Action item =
Throughout the listing below, show every line in which "inverters" occurs.

The data =
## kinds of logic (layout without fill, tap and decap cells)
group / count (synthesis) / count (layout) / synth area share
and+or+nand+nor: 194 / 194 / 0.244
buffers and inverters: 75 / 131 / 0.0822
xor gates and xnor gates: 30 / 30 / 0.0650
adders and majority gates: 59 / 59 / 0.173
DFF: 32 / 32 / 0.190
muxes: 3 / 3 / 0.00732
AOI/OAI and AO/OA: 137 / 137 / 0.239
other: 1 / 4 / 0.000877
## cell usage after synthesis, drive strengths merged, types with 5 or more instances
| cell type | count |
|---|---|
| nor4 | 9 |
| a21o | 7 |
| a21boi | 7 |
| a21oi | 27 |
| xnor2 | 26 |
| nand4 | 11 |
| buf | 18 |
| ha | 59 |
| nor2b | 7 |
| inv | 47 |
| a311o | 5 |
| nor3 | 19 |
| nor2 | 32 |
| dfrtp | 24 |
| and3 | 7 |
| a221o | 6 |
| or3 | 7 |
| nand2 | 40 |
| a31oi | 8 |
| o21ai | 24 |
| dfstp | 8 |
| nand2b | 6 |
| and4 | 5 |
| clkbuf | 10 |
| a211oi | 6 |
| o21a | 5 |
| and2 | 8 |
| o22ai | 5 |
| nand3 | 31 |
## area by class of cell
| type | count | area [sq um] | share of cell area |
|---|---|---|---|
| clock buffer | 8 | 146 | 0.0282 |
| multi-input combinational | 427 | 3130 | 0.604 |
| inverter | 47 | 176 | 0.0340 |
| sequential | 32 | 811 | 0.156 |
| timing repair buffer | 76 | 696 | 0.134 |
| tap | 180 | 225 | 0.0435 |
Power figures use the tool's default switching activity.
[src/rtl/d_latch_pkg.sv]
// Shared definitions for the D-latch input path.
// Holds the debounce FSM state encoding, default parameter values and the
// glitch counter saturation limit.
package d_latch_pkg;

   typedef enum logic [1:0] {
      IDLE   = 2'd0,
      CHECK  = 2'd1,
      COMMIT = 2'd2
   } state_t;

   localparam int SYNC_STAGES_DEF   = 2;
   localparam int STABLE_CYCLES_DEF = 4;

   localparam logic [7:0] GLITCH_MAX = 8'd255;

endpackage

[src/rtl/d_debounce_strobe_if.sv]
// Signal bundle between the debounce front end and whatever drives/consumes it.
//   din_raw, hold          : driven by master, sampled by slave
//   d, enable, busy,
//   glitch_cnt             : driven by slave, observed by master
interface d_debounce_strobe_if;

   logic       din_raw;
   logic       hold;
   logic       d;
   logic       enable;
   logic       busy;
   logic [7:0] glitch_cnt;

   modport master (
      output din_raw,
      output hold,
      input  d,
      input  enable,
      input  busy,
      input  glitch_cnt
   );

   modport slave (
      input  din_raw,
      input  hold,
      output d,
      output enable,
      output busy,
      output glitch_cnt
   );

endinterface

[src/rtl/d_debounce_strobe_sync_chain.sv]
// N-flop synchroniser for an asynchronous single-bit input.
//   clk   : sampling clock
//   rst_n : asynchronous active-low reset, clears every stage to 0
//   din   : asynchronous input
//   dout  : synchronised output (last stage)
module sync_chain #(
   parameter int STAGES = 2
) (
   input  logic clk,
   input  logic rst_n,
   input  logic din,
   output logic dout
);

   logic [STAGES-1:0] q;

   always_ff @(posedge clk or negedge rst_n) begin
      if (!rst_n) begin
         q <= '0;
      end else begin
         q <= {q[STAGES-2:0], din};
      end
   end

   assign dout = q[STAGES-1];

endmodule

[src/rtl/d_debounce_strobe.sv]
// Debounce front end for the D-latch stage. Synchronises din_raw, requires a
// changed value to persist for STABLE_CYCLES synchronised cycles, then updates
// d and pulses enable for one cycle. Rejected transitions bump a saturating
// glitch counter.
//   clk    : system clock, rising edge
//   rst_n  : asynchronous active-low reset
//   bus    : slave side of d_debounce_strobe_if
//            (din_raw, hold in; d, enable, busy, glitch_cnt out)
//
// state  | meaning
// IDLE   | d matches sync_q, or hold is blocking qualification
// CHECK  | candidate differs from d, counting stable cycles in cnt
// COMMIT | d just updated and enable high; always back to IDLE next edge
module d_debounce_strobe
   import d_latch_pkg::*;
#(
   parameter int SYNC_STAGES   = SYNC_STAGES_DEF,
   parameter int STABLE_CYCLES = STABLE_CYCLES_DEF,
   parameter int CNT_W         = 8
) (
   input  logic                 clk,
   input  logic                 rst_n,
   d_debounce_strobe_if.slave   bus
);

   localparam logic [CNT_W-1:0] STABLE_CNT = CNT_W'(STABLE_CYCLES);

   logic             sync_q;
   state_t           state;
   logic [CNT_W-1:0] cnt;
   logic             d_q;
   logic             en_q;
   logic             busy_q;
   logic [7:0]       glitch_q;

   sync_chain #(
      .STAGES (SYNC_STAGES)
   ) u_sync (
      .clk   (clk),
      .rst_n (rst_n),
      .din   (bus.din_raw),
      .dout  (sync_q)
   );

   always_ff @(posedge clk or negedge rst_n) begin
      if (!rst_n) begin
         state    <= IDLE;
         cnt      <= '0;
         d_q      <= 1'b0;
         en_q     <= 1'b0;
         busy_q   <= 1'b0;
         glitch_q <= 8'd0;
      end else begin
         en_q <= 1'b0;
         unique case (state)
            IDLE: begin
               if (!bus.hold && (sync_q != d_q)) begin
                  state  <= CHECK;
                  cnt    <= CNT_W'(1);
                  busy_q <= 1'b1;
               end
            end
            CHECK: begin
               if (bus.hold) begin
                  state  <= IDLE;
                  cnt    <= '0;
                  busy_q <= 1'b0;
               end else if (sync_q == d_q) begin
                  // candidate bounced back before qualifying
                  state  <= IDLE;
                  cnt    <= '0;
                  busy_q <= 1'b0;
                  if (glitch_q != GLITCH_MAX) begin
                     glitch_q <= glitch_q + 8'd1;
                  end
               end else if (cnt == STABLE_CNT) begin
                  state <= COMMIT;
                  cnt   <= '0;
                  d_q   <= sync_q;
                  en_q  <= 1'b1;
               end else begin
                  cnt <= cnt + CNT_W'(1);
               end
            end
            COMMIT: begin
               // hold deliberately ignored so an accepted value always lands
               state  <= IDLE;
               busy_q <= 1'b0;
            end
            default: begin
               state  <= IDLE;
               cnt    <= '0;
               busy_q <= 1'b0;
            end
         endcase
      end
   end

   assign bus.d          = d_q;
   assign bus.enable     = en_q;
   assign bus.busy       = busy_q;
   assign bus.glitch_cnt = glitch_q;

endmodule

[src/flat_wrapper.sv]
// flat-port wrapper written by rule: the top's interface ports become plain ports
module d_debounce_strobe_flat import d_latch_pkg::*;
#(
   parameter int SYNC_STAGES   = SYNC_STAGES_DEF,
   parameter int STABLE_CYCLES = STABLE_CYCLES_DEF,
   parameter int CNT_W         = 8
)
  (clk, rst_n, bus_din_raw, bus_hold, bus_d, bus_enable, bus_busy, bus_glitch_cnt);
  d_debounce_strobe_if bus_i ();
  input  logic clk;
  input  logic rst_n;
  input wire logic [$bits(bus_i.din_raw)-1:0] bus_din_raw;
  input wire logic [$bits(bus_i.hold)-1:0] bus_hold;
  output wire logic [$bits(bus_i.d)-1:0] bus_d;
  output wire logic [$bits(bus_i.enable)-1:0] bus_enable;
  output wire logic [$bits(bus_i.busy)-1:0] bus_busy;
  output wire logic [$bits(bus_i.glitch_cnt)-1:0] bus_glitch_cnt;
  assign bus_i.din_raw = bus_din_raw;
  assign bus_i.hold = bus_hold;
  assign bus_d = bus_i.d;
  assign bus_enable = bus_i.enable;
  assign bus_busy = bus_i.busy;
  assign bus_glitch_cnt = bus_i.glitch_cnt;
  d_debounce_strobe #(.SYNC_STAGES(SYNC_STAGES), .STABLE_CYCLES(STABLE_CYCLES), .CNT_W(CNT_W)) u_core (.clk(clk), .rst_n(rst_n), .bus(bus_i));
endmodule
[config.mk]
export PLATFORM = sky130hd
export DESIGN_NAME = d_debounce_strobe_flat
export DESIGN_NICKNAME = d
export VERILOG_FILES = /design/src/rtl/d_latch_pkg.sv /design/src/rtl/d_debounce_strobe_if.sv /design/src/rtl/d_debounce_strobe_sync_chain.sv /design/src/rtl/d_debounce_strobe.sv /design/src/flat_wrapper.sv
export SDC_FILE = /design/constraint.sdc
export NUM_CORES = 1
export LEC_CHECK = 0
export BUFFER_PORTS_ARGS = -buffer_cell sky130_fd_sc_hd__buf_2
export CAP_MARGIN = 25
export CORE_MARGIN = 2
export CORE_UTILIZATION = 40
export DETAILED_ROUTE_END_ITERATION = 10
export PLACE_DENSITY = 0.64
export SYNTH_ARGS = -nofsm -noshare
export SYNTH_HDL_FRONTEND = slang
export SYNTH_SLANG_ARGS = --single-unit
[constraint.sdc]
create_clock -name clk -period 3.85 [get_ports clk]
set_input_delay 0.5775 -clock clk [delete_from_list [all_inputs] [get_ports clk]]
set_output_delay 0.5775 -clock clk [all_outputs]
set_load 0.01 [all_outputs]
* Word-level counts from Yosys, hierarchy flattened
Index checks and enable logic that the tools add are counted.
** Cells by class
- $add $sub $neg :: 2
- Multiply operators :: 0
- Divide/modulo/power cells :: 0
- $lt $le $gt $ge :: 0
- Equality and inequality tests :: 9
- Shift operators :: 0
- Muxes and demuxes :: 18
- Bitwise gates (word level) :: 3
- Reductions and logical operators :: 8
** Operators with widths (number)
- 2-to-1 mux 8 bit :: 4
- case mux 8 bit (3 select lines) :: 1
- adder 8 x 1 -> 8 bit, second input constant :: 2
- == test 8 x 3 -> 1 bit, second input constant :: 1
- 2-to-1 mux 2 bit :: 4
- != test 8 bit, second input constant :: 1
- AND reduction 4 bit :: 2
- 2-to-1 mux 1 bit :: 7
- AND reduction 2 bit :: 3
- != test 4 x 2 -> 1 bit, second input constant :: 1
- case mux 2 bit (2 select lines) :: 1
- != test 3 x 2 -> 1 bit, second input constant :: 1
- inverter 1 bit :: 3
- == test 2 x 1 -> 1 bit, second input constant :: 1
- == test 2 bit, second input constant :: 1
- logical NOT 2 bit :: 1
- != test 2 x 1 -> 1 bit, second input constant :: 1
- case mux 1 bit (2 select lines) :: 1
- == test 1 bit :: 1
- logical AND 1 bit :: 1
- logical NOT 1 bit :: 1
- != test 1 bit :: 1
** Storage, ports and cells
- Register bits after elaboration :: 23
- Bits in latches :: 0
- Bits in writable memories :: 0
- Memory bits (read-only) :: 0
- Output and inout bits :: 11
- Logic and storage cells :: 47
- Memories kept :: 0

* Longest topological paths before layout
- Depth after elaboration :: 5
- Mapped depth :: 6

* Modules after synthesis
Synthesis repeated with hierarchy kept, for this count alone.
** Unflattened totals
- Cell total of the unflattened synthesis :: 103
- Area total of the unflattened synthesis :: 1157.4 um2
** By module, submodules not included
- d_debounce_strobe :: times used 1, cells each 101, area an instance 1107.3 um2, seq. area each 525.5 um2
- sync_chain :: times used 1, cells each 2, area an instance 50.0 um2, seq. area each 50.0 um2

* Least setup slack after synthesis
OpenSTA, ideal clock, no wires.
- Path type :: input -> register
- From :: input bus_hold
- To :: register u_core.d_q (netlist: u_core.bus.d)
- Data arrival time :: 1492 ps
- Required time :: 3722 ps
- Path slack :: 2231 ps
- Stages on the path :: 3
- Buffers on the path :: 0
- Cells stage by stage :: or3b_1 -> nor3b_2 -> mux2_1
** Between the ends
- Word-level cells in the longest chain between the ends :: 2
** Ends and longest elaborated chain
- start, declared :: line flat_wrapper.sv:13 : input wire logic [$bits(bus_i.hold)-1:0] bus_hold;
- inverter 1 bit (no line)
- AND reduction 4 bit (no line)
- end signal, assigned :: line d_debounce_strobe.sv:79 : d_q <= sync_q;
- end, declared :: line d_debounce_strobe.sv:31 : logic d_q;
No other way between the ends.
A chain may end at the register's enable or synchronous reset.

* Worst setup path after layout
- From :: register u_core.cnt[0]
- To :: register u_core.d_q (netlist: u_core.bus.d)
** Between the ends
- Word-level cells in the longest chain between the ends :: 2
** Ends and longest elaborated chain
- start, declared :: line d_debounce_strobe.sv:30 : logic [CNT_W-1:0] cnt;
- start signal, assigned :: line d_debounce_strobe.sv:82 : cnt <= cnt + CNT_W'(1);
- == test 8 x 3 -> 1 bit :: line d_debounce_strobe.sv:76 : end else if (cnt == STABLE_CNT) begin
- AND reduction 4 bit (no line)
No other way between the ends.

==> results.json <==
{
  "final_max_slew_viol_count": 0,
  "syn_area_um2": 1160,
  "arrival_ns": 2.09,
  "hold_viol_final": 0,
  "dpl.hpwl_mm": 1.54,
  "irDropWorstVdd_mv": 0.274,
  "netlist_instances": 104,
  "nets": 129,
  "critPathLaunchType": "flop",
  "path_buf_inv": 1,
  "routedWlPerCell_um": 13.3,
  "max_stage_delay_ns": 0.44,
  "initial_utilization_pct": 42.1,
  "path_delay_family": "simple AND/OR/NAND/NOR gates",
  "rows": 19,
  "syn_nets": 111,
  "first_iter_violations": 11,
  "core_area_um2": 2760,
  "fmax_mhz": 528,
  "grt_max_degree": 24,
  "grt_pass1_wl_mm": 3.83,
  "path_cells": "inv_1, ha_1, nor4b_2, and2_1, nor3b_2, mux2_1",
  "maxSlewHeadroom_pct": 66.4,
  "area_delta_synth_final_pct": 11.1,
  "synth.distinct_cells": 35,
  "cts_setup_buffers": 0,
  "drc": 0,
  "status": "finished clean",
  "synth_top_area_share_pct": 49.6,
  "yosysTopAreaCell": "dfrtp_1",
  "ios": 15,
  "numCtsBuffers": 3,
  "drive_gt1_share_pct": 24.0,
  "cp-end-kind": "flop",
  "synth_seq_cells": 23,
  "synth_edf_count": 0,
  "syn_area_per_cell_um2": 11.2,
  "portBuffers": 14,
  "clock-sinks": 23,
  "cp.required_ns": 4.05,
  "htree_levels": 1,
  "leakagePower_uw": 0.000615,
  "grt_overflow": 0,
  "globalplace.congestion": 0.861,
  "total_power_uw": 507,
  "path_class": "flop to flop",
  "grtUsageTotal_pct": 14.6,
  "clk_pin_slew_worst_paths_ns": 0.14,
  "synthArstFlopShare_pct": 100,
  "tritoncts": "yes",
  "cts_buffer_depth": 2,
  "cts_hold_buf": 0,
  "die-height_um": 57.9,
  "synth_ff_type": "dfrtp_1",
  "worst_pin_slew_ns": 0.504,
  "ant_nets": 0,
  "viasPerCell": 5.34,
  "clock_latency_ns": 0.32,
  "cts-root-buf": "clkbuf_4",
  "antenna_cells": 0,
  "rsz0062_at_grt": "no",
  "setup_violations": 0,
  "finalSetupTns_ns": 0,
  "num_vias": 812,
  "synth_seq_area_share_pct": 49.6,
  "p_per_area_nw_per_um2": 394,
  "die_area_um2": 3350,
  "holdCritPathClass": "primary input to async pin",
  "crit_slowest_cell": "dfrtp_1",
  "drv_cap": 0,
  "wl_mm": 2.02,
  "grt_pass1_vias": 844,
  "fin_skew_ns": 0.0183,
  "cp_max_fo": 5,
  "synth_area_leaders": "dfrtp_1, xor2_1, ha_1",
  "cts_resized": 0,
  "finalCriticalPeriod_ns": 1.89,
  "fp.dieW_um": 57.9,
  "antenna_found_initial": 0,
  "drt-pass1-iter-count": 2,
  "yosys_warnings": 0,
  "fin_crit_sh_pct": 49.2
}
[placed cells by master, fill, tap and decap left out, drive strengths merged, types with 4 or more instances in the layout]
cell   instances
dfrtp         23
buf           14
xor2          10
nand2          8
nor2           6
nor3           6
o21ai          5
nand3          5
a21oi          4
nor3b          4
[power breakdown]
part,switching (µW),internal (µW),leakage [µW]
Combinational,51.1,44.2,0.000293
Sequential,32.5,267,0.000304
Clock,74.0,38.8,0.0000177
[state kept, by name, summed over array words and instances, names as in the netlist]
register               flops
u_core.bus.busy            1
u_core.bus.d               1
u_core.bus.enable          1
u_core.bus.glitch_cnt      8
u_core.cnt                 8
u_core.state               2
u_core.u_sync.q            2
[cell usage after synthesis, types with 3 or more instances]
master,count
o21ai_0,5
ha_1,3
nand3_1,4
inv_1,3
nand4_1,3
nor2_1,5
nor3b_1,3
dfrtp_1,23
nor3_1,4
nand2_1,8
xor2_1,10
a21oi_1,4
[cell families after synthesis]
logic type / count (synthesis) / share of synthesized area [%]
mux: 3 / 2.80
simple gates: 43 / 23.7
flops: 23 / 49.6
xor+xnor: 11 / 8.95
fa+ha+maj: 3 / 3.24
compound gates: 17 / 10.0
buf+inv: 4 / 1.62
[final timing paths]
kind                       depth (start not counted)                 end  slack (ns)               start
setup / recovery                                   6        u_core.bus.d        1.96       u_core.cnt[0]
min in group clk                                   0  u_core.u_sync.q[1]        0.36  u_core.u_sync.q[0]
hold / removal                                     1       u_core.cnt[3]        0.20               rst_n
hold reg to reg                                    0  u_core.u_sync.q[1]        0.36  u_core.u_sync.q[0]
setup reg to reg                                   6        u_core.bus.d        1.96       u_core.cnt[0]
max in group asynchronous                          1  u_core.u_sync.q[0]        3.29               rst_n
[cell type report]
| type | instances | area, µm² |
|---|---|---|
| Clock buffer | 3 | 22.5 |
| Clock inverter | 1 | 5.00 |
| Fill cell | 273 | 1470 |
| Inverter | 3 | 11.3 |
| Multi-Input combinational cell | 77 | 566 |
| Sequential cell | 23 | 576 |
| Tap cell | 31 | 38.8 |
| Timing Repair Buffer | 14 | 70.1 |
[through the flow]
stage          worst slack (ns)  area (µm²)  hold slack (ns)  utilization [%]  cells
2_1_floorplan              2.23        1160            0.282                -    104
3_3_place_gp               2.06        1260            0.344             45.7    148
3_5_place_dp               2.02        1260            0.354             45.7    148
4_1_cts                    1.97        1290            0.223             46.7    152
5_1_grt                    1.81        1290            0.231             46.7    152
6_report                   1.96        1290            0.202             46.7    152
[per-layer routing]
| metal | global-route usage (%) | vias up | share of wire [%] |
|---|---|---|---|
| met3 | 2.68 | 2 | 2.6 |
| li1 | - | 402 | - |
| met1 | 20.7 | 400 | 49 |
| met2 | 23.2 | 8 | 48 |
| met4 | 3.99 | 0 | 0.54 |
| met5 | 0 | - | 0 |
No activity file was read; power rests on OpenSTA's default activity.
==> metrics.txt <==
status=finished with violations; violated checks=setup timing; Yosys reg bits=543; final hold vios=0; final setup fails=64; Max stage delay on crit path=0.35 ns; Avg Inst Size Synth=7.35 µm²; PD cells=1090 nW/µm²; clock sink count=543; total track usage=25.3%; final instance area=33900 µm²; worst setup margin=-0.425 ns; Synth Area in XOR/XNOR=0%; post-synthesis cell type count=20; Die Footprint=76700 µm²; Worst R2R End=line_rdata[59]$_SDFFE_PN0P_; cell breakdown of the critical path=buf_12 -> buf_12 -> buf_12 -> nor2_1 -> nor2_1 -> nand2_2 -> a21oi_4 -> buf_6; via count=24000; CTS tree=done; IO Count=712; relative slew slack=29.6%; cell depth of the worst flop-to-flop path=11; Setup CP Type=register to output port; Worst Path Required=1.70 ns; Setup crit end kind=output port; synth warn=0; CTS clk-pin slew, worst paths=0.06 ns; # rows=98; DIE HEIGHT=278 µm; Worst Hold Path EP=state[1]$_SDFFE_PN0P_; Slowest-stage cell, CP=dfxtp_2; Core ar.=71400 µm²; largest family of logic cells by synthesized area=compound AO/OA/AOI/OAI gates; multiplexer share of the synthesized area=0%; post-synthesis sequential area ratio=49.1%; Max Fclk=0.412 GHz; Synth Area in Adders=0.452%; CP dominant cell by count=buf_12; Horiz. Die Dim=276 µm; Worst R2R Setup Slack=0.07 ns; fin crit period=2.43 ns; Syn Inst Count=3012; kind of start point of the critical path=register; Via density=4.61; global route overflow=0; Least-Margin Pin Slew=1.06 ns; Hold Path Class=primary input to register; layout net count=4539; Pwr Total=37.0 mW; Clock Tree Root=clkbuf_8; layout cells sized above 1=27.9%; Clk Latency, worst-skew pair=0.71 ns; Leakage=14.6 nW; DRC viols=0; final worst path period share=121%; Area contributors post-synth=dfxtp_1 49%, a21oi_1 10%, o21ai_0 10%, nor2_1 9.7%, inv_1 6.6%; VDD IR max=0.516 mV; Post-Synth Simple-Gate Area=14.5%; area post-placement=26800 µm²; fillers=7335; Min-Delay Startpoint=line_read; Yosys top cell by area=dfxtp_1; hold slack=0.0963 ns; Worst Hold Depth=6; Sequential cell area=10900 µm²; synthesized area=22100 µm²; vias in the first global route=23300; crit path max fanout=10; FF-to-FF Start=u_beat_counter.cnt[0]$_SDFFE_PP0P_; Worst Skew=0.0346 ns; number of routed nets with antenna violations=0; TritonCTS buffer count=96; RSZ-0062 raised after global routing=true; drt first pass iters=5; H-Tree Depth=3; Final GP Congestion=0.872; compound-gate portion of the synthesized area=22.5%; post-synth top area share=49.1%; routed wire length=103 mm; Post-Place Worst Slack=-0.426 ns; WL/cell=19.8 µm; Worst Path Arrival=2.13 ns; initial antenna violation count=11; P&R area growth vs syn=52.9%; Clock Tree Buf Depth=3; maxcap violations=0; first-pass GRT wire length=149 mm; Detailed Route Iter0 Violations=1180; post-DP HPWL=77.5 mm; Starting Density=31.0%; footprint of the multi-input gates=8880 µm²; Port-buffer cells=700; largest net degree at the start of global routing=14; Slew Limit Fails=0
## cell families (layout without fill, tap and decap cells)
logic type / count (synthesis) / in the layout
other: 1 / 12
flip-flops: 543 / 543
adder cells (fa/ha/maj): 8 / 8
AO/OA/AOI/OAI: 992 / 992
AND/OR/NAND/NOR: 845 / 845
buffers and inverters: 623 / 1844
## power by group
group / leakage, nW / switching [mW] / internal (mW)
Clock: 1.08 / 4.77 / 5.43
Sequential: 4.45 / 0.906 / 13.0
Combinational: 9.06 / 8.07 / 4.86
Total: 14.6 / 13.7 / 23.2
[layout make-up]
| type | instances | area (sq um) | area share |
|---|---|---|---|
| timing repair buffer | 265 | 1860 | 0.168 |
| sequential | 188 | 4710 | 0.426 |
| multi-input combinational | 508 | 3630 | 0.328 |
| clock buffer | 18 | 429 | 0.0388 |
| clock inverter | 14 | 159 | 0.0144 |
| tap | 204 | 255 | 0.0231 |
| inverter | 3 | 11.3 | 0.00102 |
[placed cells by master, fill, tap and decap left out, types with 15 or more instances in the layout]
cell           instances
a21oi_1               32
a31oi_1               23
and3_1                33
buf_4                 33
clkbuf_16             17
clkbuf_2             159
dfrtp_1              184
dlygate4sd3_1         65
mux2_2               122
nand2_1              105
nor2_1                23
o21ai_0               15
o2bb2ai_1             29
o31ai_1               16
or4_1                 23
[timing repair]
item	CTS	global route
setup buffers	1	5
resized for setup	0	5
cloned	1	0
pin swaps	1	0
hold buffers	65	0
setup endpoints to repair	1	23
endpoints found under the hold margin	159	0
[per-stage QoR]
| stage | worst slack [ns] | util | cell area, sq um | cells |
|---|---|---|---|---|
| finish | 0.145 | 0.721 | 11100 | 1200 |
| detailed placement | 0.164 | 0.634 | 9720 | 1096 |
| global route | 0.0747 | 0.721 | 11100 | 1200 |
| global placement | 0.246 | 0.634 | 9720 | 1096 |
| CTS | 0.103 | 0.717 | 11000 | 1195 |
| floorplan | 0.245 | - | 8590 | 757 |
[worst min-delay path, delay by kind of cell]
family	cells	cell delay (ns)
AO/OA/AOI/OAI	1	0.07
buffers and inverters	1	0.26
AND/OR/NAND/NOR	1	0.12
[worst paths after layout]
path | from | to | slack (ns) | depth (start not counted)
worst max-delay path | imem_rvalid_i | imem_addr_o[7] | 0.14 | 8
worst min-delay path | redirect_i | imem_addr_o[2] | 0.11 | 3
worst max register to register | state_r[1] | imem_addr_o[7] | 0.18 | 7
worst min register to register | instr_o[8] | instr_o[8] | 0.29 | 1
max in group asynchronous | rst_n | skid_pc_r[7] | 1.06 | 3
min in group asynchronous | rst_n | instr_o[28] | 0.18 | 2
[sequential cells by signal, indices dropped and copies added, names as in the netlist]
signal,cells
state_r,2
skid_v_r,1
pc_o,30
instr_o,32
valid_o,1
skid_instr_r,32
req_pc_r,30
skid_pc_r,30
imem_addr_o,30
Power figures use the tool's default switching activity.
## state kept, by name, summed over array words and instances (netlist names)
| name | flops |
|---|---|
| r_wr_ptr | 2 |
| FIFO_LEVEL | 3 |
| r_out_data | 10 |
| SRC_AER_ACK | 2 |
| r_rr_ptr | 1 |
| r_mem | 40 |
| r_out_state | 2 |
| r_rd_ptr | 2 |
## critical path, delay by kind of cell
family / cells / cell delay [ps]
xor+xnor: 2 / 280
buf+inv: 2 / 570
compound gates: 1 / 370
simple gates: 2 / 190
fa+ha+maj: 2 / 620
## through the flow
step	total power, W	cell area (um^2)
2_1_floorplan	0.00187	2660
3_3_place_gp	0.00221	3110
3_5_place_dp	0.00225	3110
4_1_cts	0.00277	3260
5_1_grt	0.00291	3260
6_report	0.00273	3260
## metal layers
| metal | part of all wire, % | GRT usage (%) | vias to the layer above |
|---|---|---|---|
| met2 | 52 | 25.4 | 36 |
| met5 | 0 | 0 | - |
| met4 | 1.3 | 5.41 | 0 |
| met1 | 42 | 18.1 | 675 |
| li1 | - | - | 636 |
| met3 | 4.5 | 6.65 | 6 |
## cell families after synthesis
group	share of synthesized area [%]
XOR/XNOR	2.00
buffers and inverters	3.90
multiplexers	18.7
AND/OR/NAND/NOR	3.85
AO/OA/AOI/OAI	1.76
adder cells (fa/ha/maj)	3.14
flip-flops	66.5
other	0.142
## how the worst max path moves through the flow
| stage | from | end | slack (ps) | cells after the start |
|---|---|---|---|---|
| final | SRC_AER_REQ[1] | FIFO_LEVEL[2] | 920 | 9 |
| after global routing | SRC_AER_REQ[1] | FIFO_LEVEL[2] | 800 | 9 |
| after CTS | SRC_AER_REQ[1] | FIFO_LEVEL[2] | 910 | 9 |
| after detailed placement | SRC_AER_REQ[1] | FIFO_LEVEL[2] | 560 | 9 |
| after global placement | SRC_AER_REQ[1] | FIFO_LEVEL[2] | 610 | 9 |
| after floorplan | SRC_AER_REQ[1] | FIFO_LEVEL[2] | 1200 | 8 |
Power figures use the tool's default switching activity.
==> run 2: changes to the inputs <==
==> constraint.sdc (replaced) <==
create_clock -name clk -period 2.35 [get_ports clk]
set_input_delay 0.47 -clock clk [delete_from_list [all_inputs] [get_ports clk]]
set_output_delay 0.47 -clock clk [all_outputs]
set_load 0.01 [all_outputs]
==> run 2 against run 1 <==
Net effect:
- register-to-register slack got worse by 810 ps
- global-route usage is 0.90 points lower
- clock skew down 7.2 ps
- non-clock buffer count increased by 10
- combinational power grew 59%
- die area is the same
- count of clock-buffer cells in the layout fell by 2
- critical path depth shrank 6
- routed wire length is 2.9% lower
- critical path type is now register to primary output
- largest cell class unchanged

Output =
buffers and inverters: 75 / 131 / 0.0822
buffers and inverters: 623 / 1844
buffers and inverters	1	0.26
buffers and inverters	3.90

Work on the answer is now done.